Don Tiburcio tomó posesión de la Alcaldía
por dos imprevistos que ni remotamente imaginaba cuando, a su vez,
compró los derechos a ella hacia 1752. El más inmediato fue la renuncia
de Joachín de Montúfar (14 de julio de 1756) y el más antiguo la muerte
de don Miguel Morán, acaecida en Veracruz la primera semana de junio de
1751, según hizo constar el cura del puerto, don Miguel Francisco de
Herrera, quien -a solicitud del flamante alcalde mayor- apuntó cómo:
[...] en un libro de papel común, forrado en badana colorada, en el que se asientan las partidas de entierros de españoles [...], al folio 23, se halla la siguiente partida:
"En la ciudad de La Nueva Vera Cruz, en 8 de junio de 1751 años, en la iglesia parroquial, título La Asunción de Nuestra Señora, se le dio sepultura eclesiástica al cuerpo de don Miguel Francisco Morán de La Vandera, español soltero, natural de Asturias, quien testó en Goatthemala.

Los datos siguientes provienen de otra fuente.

--- src/atom_io_pkg.sv ---
// PIA register codes and keyboard/status inputs; all keyboard lines are active low from outside
`default_nettype none

package atom_io_pkg;

   // ======================================================================
   // 8255 register select, from address bits 1:0
   // ======================================================================

   typedef enum logic [1:0] {
      PIA_PA   = 2'd0,
      PIA_PB   = 2'd1,
      PIA_PC   = 2'd2,
      PIA_CTRL = 2'd3
   } pia_reg_e;

   // ======================================================================
   // Inputs seen on ports B and C
   // ======================================================================

   // Keyboard matrix column data for the row on PA[3:0]
   // Modifier and repeat keys
   // Field sync from the video side
   typedef struct packed {
      logic [5:0] keyout;
      logic       shift_n;
      logic       ctrl_n;
      logic       rept_n;
      logic       fs_n;
   } atom_kbd_in_t;

endpackage

`default_nettype wire

--- src/atom_bus_pkg.sv ---
// CPU bus types and Atom memory map; decode assumes a 64 KB 6502 space and 256 KB external RAM
`default_nettype none

package atom_bus_pkg;

   // ======================================================================
   // Address map
   // ======================================================================

   // ROM bank latch, one byte at the top of the B page
   localparam logic [15:0] ROM_LATCH_ADDR = 16'hBFFF;

   // 8255 PIA, 16 bytes at B000
   localparam logic [11:0] PIA_PAGE = 12'hB00;

   // Regions with no device behind them, read back as zero
   localparam logic [11:0] NULL_PAGE_B40 = 12'hB40;
   localparam logic [11:0] NULL_PAGE_B80 = 12'hB80;
   localparam logic [11:0] NULL_PAGE_BC0 = 12'hBC0;
   localparam logic [7:0]  NULL_BLOCK_BD = 8'hBD;

   // Banked 4 KB window at A000
   localparam logic [3:0]  BANK_NIBBLE = 4'hA;

   // ======================================================================
   // Bus types
   // ======================================================================

   // Request from the CPU, held stable between enables
   typedef struct packed {
      logic [15:0] addr;
      logic [7:0]  wdata;
      logic        rnw;
   } atom_bus_req_t;

   // Decoded target of the current address
   typedef enum logic [2:0] {
      REG_RAM   = 3'd0,
      REG_PIA   = 3'd1,
      REG_NULL  = 3'd2,
      REG_LATCH = 3'd3,
      REG_ROM   = 3'd4
   } atom_region_e;

   // Request to the external 16-bit RAM
   // Write byte appears on both lanes
   typedef struct packed {
      logic [17:0] addr;
      logic        we;
      logic        oe;
      logic [15:0] wdata;
   } atom_ram_req_t;

endpackage

`default_nettype wire
--- src/atom_core.sv ---
// Atom system-control core; the CPU, keyboard and RAM device sit outside and follow cpu_clken
`default_nettype none
`timescale 1ns/1ns

module atom_core
   import atom_bus_pkg::*;
   import atom_io_pkg::*;
#(
   parameter int CLKDIV_BITS = 7,
   parameter int CAS_DIV     = 208
) (
   input  wire logic          clk64,
   input  wire logic          reset,
   input  wire atom_bus_req_t bus,
   input  wire atom_kbd_in_t  kbd,
   input  wire logic          cas_in,
   input  wire logic [15:0]   ram_rdata,
   output logic               cpu_clken,
   output logic [7:0]         cpu_din,
   output atom_ram_req_t      ram_req,
   output logic [7:0]         pia_pa,
   output logic               cas_out
);

   // ======================================================================
   // Internal nets
   // ======================================================================

   logic [7:0] pia_dout;
   logic [3:0] pc_low;
   logic       cas_tone;
   logic       pia_sel;

   // CPU cycle timing
   clken_gen #(
      .CLKDIV_BITS(CLKDIV_BITS)
   ) clken_gen_i (
      .clk64    (clk64),
      .reset    (reset),
      .cpu_clken(cpu_clken)
   );

   // Cassette output tone
   cas_tone_gen #(
      .CAS_DIV(CAS_DIV)
   ) cas_tone_gen_i (
      .clk64    (clk64),
      .reset    (reset),
      .cpu_clken(cpu_clken),
      .pc_low   (pc_low),
      .cas_tone (cas_tone),
      .cas_out  (cas_out)
   );

   // Keyboard and cassette port
   pia_8255 pia_8255_i (
      .clk64    (clk64),
      .reset    (reset),
      .cpu_clken(cpu_clken),
      .bus      (bus),
      .pia_sel  (pia_sel),
      .kbd      (kbd),
      .cas_in   (cas_in),
      .cas_tone (cas_tone),
      .pia_dout (pia_dout),
      .pia_pa   (pia_pa),
      .pc_low   (pc_low)
   );

   // Decode, banking and read path
   atom_mem_map atom_mem_map_i (
      .clk64    (clk64),
      .reset    (reset),
      .cpu_clken(cpu_clken),
      .bus      (bus),
      .pia_dout (pia_dout),
      .ram_rdata(ram_rdata),
      .pia_sel  (pia_sel),
      .ram_req  (ram_req),
      .cpu_din  (cpu_din)
   );

endmodule

`default_nettype wire

--- src/atom_mem_map.sv ---
// Atom address decode and read mux; external RAM accesses are only valid between CPU enables
`default_nettype none
`timescale 1ns/1ns

module atom_mem_map
   import atom_bus_pkg::*;
(
   input  wire logic          clk64,
   input  wire logic          reset,
   input  wire logic          cpu_clken,
   input  wire atom_bus_req_t bus,
   input  wire logic [7:0]    pia_dout,
   input  wire logic [15:0]   ram_rdata,
   output logic               pia_sel,
   output atom_ram_req_t      ram_req,
   output logic [7:0]         cpu_din
);

   atom_region_e region;
   logic [7:0]   rom_latch;
   logic         bank_sel;

   // Axxx window, RAM or ROM depending on the latch
   assign bank_sel = (bus.addr[15:12] == BANK_NIBBLE);

   // ======================================================================
   // Region decode
   // ======================================================================

   always_comb
   begin
      region = REG_RAM;
      if (bus.addr == ROM_LATCH_ADDR)
         region = REG_LATCH;
      else if (bus.addr[15:4] == PIA_PAGE)
         region = REG_PIA;
      // Unfitted peripherals
      else if ((bus.addr[15:4] == NULL_PAGE_B40) || (bus.addr[15:4] == NULL_PAGE_B80) ||
               (bus.addr[15:4] == NULL_PAGE_BC0) || (bus.addr[15:8] == NULL_BLOCK_BD))
         region = REG_NULL;
      // C000-FFFF always ROM, Axxx unless bank 7 is selected
      else if ((bus.addr[15:14] == 2'b11) || (bank_sel && (rom_latch[2:0] != 3'b111)))
         region = REG_ROM;
   end

   assign pia_sel = (region == REG_PIA);

   // ======================================================================
   // ROM bank latch at BFFF
   // ======================================================================

   always_ff @(posedge clk64 or posedge reset)
   begin
      if (reset)
         rom_latch <= 8'h00;
      else if (cpu_clken && (region == REG_LATCH) && !bus.rnw)
         rom_latch <= bus.wdata;
   end

   // ======================================================================
   // External RAM request
   // ======================================================================

   // Axxx maps to one of eight 4 KB banks above 64 KB
   assign ram_req.addr  = bank_sel ? {3'b010, rom_latch[2:0], bus.addr[11:0]} :
                                     {2'b00, bus.addr};
   // Strobes idle in the enable cycle, when the CPU moves on
   // ROM regions are write protected
   // Nothing reaches the RAM while the system is held in reset
   assign ram_req.we    = ~reset & ~cpu_clken & ~bus.rnw & (region != REG_ROM);
   assign ram_req.oe    = ~reset & ~cpu_clken & bus.rnw;
   // Byte lane picked by the RAM from addr bit 0
   assign ram_req.wdata = {bus.wdata, bus.wdata};

   // ======================================================================
   // CPU read data
   // ======================================================================

   always_comb
   begin
      case (region)
         REG_PIA:
            cpu_din = pia_dout;
         REG_NULL:
            cpu_din = 8'h00;
         REG_LATCH:
            cpu_din = rom_latch;
         default:
            cpu_din = bus.addr[0] ? ram_rdata[15:8] : ram_rdata[7:0];
      endcase
   end

   // Bank changes only follow a CPU write to BFFF
   a_latch_write : assert property (@(posedge clk64) disable iff (reset)
      $changed(rom_latch) |-> $past(cpu_clken && !bus.rnw && (bus.addr == ROM_LATCH_ADDR)))
      else $error("ROM latch changed without a write to BFFF");

endmodule

`default_nettype wire

--- src/pia_8255.sv ---
// Fixed-direction 8255: PA out, PB in, PC low out and PC high in; control word mode set is ignored
`default_nettype none
`timescale 1ns/1ns

module pia_8255
   import atom_bus_pkg::*;
   import atom_io_pkg::*;
(
   input  wire logic          clk64,
   input  wire logic          reset,
   input  wire logic          cpu_clken,
   input  wire atom_bus_req_t bus,
   input  wire logic          pia_sel,
   input  wire atom_kbd_in_t  kbd,
   input  wire logic          cas_in,
   input  wire logic          cas_tone,
   output logic [7:0]         pia_dout,
   output logic [7:0]         pia_pa,
   output logic [3:0]         pc_low
);

   // Output latches
   logic [7:0] pa_r;
   logic [3:0] pc_r;

   // Register addressed by the CPU
   pia_reg_e   reg_sel;
   logic       wr_en;

   assign reg_sel = pia_reg_e'(bus.addr[1:0]);
   assign wr_en   = cpu_clken & pia_sel & ~bus.rnw;

   // ======================================================================
   // Register writes
   // ======================================================================

   always_ff @(posedge clk64 or posedge reset)
   begin
      if (reset)
      begin
         pa_r <= 8'h00;
         pc_r <= 4'h0;
      end
      else if (wr_en)
      begin
         case (reg_sel)
            PIA_PA:
               pa_r <= bus.wdata;
            PIA_PC:
               pc_r <= bus.wdata[3:0];
            PIA_CTRL:
               // Bit set/reset form only
               if (!bus.wdata[7])
                  pc_r[bus.wdata[2:1]] <= bus.wdata[0];
            default:
               ;
         endcase
      end
   end

   // ======================================================================
   // Read mux
   // ======================================================================

   always_comb
   begin
      case (reg_sel)
         PIA_PA:
            pia_dout = pa_r;
         PIA_PB:
            pia_dout = {kbd.shift_n, kbd.ctrl_n, kbd.keyout};
         PIA_PC:
            // Upper nibble is live status
            pia_dout = {kbd.fs_n, kbd.rept_n, cas_in, cas_tone, pc_r};
         default:
            pia_dout = 8'h00;
      endcase
   end

   assign pia_pa = pa_r;
   assign pc_low = pc_r;

   // Latches only move on the edge that closes a CPU cycle
   a_pia_write_timing : assert property (@(posedge clk64) disable iff (reset)
      $changed({pa_r, pc_r}) |-> $past(cpu_clken))
      else $error("PIA register changed outside a CPU enable");

endmodule

`default_nettype wire

--- src/cas_tone_gen.sv ---
// Cassette tone toggles every CAS_DIV CPU enables; pc_low bits 3:2 do not reach the gating
`default_nettype none
`timescale 1ns/1ns

module cas_tone_gen #(
   parameter int CAS_DIV = 208
) (
   input  wire logic       clk64,
   input  wire logic       reset,
   input  wire logic       cpu_clken,
   input  wire logic [3:0] pc_low,
   output logic            cas_tone,
   output logic            cas_out
);

   localparam int CNT_W = (CAS_DIV > 1) ? $clog2(CAS_DIV) : 1;

   // Enable count within one half period
   logic [CNT_W-1:0] tone_cnt;

   // ======================================================================
   // Tone divider
   // ======================================================================

   always_ff @(posedge clk64 or posedge reset)
   begin
      if (reset)
      begin
         tone_cnt <= '0;
         cas_tone <= 1'b0;
      end
      else if (cpu_clken)
      begin
         // Last enable of the half period
         if (tone_cnt == CNT_W'(CAS_DIV - 1))
         begin
            tone_cnt <= '0;
            cas_tone <= ~cas_tone;
         end
         else
            tone_cnt <= tone_cnt + CNT_W'(1);
      end
   end

   // ======================================================================
   // Output gating
   // ======================================================================

   // PC0 low forces the line high
   // PC1 high lets the inverted tone through
   assign cas_out = ~pc_low[0] | (pc_low[1] & ~cas_tone);

endmodule

`default_nettype wire

--- src/clken_gen.sv ---
// CPU enable every 2**CLKDIV_BITS cycles of clk64; first pulse one cycle after reset falls
`default_nettype none
`timescale 1ns/1ns

module clken_gen #(
   parameter int CLKDIV_BITS = 7
) (
   input  wire logic clk64,
   input  wire logic reset,
   output logic      cpu_clken
);

   // Free-running divider
   logic [CLKDIV_BITS-1:0] div_cnt;

   always_ff @(posedge clk64 or posedge reset)
   begin
      if (reset)
      begin
         div_cnt   <= '0;
         cpu_clken <= 1'b0;
      end
      else
      begin
         div_cnt   <= div_cnt + CLKDIV_BITS'(1);
         // Registered so the enable is glitch free
         cpu_clken <= (div_cnt == '0);
      end
   end

   // Enable is a single-cycle pulse
   a_clken_single : assert property (@(posedge clk64) disable iff (reset)
      cpu_clken |=> !cpu_clken)
      else $error("cpu_clken high on two adjacent cycles");

endmodule

`default_nettype wire
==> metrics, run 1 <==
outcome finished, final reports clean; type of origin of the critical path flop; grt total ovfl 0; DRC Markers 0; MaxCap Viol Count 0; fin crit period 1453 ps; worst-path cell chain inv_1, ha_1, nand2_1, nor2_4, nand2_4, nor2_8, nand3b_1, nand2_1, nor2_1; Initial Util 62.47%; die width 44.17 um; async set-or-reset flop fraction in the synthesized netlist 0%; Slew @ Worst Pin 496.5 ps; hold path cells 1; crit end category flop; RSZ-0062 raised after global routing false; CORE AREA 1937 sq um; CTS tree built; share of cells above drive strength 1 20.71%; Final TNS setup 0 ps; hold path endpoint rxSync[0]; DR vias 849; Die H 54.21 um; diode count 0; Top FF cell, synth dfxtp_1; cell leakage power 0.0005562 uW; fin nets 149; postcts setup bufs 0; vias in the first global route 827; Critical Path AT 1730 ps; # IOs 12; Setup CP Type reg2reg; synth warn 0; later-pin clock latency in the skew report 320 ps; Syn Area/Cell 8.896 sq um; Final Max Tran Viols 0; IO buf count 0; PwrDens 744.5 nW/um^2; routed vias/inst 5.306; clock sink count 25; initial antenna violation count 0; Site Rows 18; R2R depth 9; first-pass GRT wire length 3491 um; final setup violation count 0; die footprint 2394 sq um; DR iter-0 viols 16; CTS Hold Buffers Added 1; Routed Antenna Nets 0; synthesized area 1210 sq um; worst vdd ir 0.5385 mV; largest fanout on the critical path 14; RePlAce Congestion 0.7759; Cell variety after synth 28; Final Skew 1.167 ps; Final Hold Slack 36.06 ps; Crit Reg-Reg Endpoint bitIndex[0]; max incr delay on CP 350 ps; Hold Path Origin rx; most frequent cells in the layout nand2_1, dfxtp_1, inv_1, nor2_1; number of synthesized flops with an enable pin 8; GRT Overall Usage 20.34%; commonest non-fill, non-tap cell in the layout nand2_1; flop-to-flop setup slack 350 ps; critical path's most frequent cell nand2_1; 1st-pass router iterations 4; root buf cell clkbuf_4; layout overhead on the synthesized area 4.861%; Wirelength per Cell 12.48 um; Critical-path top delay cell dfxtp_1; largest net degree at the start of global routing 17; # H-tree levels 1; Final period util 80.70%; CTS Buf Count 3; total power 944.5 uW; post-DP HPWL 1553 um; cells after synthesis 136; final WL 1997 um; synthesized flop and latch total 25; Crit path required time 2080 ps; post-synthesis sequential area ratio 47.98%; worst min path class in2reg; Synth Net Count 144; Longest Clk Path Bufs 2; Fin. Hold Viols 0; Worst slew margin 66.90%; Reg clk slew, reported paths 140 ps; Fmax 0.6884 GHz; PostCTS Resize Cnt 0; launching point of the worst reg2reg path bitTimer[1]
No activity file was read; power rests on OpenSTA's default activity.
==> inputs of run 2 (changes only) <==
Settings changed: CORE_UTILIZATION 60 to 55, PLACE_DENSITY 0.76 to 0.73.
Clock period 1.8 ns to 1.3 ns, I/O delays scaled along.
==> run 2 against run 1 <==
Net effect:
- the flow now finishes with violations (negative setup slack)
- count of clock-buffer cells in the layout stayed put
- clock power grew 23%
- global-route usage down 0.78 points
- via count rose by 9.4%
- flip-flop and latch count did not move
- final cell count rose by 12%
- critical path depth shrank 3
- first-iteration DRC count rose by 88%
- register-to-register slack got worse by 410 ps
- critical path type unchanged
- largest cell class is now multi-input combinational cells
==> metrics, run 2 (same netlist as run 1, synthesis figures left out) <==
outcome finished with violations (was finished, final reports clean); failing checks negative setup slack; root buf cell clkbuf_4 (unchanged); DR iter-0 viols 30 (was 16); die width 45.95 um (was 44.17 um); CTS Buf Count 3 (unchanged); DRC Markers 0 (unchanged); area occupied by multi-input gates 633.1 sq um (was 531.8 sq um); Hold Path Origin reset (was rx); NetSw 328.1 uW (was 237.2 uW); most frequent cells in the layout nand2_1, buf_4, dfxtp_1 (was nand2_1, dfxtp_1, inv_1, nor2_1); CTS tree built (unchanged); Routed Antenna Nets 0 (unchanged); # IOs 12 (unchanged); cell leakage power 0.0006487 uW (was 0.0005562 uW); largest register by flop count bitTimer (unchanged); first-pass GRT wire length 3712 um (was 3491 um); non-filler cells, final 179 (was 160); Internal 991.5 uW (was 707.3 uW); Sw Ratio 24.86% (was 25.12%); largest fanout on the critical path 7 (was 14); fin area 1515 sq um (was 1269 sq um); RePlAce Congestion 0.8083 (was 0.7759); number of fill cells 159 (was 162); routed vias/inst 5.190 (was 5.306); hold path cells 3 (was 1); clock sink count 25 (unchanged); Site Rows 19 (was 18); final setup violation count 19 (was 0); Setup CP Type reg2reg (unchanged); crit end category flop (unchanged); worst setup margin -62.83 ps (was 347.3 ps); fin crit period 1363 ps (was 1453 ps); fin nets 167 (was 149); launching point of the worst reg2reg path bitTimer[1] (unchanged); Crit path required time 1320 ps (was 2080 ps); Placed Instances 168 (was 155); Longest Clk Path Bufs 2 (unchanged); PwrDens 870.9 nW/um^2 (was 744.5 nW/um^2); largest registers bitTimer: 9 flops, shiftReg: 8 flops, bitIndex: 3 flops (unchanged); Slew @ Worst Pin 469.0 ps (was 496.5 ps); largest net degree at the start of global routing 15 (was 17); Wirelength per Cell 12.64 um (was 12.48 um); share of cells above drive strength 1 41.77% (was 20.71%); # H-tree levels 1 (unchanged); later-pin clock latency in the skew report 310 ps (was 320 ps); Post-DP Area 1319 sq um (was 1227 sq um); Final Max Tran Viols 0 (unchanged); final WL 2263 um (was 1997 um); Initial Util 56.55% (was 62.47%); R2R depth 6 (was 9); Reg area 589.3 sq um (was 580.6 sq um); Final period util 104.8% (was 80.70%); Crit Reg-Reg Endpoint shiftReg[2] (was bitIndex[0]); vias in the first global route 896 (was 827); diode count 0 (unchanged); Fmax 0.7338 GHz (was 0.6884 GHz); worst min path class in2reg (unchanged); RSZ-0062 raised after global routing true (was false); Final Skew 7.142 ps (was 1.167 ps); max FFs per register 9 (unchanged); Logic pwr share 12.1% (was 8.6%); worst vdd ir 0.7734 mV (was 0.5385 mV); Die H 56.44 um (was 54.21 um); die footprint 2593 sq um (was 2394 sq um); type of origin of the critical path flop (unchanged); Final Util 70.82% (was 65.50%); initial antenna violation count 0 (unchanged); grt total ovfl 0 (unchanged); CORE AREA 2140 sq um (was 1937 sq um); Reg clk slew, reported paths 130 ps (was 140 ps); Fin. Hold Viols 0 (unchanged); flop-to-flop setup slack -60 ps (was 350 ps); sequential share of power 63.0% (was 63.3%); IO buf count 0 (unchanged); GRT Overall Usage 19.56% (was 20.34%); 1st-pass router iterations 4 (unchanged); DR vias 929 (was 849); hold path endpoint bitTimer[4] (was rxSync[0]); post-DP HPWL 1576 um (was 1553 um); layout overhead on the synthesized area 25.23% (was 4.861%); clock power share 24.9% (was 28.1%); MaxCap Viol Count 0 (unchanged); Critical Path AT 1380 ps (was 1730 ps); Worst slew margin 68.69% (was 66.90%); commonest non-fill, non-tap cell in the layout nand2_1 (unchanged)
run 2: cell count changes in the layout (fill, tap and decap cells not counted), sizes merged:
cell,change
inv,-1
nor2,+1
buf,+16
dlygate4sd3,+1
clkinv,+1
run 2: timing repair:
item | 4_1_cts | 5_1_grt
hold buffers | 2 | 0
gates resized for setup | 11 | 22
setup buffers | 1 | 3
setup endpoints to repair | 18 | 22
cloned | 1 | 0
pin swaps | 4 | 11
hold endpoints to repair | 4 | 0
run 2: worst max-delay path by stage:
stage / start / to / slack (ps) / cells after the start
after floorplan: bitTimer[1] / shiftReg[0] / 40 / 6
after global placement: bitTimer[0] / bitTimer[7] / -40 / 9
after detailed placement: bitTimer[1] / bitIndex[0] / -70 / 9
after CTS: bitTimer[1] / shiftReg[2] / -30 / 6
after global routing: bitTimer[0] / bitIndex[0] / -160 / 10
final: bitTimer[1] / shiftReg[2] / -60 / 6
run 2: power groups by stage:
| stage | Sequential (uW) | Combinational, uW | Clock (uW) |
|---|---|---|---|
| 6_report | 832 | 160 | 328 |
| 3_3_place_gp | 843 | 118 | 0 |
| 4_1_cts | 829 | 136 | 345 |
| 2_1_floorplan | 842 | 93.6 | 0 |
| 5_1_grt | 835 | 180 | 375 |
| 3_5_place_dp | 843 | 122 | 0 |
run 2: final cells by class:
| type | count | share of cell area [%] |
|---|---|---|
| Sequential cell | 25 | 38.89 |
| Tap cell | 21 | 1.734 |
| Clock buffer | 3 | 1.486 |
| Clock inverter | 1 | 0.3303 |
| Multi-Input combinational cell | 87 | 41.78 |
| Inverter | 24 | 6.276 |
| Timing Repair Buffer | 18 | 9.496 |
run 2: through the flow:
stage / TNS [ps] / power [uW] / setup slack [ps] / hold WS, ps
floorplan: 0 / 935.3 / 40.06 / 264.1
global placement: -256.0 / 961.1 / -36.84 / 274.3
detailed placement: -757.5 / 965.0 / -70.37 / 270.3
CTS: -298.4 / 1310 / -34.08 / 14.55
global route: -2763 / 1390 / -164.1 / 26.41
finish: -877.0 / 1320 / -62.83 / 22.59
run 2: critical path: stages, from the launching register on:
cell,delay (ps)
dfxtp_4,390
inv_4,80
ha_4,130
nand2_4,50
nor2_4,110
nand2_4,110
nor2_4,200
===== config.mk =====
export PLATFORM = sky130hd
export DESIGN_NAME = ps2Receiver
export DESIGN_NICKNAME = d
export VERILOG_FILES = /design/src/common/consolePkg.sv /design/src/ps2/scanCodeMap.sv /design/src/ps2/ps2Receiver.sv
export SDC_FILE = /design/constraint.sdc
export NUM_CORES = 1
export LEC_CHECK = 0
export ABC_AREA = 1
export BUFFER_PORTS_ARGS = -buffer_cell sky130_fd_sc_hd__buf_4
export CAP_MARGIN = 20
export CORE_MARGIN = 1
export CORE_UTILIZATION = 50
export CTS_BUF_LIST = sky130_fd_sc_hd__clkbuf_4 sky130_fd_sc_hd__clkbuf_8
export CTS_CLUSTER_SIZE = 14
export DETAILED_ROUTE_END_ITERATION = 12
export PLACE_DENSITY = 0.67
export SYNTH_ARGS = -nofsm -noshare
export SYNTH_HDL_FRONTEND = slang
export SYNTH_SLANG_ARGS = --single-unit

===== constraint.sdc =====
create_clock -name clk -period 2.4 [get_ports clk]
set_input_delay 0.24 -clock clk [delete_from_list [all_inputs] [get_ports clk]]
set_output_delay 0.24 -clock clk [all_outputs]
set_load 0.05 [all_outputs]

Recibió los santos sacramentos de penitencia y extremaunción, a cuyo entierro asistí yo, don Manuel Mendes deTholedo, teniente de cura en dicha parroquia, y lo firmé."
No
fue don Tiburcio Ángel el único interesado en demostrar que Morán había
muerto; ocho años antes que él lo hizo el jesuita Juan Miguel de
Cartagena,quien, amparado con un nombramiento de abogado testamentario, se
apresuró a hacer válido el poder que años atrás le había otorgado el
mercader para disponer de sus bienes en caso de fallecimiento. Ni tardo
ni perezoso, el religioso se aplicó a la tarea de transferir buena parte
de los cuantiosos caudales a las arcas de la Compañía de Jesús. En
efecto, por las acciones emprendidas ante el Juzgado de Bienes de
Difuntos, nos enteramos que en julio de 1751 Cartagena obtuvo licencia de su superior eclesiástico para ocuparse del caso,tras lo cual se presentó ante un escribano en la ciudad de Guatemala a
fin de iniciar los trámites tendientes a cumplir la voluntad del
difunto.
En
el amplio poder otorgado en 1747, don Miguel apuntaba ser hijo legítimo
de don Fernando Morán de la Bandera y doña Catharina de Baldez Llanos,
ambos ya difuntos, vecinos de la villa de Guijón en el Principado de
Asturias, y estar próximo a realizar un viaje a la ciudad de México y el
puerto de Acapulco "a negociaciones de mi utilidad y conveniencia. Y
temiéndome de la muerte, como cosa natural a toda criatura viviente, y
que no me coja desprevenido de manifestar las expresiones de mi última
voluntad, de que resultarían las inconsecuencias que regularmente se
experimentan de ésta y otras omisiones", había decidido encargar a
Cartagena la distribución de su fortuna.